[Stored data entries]
################

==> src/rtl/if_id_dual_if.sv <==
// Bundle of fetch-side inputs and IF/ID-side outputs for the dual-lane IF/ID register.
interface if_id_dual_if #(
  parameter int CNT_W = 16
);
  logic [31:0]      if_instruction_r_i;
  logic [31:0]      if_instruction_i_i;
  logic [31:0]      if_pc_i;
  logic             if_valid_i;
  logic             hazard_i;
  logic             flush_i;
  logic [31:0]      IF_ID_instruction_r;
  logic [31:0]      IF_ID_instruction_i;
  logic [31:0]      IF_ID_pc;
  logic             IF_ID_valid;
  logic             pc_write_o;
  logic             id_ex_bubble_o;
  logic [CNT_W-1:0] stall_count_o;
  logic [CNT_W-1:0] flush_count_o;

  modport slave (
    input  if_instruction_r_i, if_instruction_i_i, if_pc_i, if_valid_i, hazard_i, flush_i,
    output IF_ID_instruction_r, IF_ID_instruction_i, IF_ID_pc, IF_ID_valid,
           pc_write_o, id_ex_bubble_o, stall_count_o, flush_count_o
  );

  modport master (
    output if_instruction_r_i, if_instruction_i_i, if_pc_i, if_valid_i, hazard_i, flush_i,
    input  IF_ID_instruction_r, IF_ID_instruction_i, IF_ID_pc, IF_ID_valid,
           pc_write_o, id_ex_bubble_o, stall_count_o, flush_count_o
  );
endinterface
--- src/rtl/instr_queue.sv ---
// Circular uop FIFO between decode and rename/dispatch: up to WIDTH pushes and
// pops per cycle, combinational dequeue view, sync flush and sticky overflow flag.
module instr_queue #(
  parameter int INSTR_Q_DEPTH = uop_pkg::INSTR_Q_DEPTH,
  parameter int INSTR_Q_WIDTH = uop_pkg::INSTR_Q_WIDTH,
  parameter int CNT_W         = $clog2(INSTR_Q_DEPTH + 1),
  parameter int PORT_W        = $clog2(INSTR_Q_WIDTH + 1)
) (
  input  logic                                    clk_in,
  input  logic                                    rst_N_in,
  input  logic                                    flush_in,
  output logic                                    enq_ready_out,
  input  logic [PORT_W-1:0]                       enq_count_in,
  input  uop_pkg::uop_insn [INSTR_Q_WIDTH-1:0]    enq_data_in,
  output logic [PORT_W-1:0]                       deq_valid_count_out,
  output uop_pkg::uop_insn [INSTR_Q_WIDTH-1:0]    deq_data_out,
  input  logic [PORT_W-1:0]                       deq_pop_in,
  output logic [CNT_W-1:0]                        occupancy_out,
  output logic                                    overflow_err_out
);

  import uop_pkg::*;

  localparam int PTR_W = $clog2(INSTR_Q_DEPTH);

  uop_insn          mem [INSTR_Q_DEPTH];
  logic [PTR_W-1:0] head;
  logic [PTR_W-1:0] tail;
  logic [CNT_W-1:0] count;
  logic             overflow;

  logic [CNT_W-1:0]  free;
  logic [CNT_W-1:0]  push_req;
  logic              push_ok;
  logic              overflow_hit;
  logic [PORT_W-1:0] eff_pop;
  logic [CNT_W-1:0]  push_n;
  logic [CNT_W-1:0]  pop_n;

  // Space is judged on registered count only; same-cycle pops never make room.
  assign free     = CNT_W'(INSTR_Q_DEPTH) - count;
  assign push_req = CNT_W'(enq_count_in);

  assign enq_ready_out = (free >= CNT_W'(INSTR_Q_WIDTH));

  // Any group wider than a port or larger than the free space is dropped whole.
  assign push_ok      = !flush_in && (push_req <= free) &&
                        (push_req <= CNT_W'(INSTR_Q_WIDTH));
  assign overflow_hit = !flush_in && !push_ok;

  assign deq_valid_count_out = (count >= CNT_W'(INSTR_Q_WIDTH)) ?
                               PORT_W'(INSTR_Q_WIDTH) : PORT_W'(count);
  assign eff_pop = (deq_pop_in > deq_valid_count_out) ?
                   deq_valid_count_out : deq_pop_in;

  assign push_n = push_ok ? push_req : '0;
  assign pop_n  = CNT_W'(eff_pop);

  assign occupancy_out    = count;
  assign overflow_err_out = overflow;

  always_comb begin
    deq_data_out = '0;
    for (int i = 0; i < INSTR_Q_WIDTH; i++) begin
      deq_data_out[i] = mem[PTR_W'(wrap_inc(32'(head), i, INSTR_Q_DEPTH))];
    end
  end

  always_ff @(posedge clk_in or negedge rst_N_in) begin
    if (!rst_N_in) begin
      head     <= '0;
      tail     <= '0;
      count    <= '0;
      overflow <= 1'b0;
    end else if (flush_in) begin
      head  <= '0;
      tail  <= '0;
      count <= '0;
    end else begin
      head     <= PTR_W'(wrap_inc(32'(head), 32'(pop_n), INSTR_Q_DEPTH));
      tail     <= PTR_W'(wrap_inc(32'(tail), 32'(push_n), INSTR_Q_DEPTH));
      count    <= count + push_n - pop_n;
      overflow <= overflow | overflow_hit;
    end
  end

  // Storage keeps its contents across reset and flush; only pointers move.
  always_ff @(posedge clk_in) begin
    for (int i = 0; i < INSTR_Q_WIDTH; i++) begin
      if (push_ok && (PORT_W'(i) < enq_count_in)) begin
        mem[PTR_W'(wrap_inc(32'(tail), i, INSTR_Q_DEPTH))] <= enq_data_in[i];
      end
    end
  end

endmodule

################

Your goal: All lines above from the one with "assign enq_ready_out = (free" to the one with "overflow <= 1'b0;", inclusive, should be copied exactly, and no other lines.

Solution to this exercise:
  assign enq_ready_out = (free >= CNT_W'(INSTR_Q_WIDTH));

  // Any group wider than a port or larger than the free space is dropped whole.
  assign push_ok      = !flush_in && (push_req <= free) &&
                        (push_req <= CNT_W'(INSTR_Q_WIDTH));
  assign overflow_hit = !flush_in && !push_ok;

  assign deq_valid_count_out = (count >= CNT_W'(INSTR_Q_WIDTH)) ?
                               PORT_W'(INSTR_Q_WIDTH) : PORT_W'(count);
  assign eff_pop = (deq_pop_in > deq_valid_count_out) ?
                   deq_valid_count_out : deq_pop_in;

  assign push_n = push_ok ? push_req : '0;
  assign pop_n  = CNT_W'(eff_pop);

  assign occupancy_out    = count;
  assign overflow_err_out = overflow;

  always_comb begin
    deq_data_out = '0;
    for (int i = 0; i < INSTR_Q_WIDTH; i++) begin
      deq_data_out[i] = mem[PTR_W'(wrap_inc(32'(head), i, INSTR_Q_DEPTH))];
    end
  end

  always_ff @(posedge clk_in or negedge rst_N_in) begin
    if (!rst_N_in) begin
      head     <= '0;
      tail     <= '0;
      count    <= '0;
      overflow <= 1'b0;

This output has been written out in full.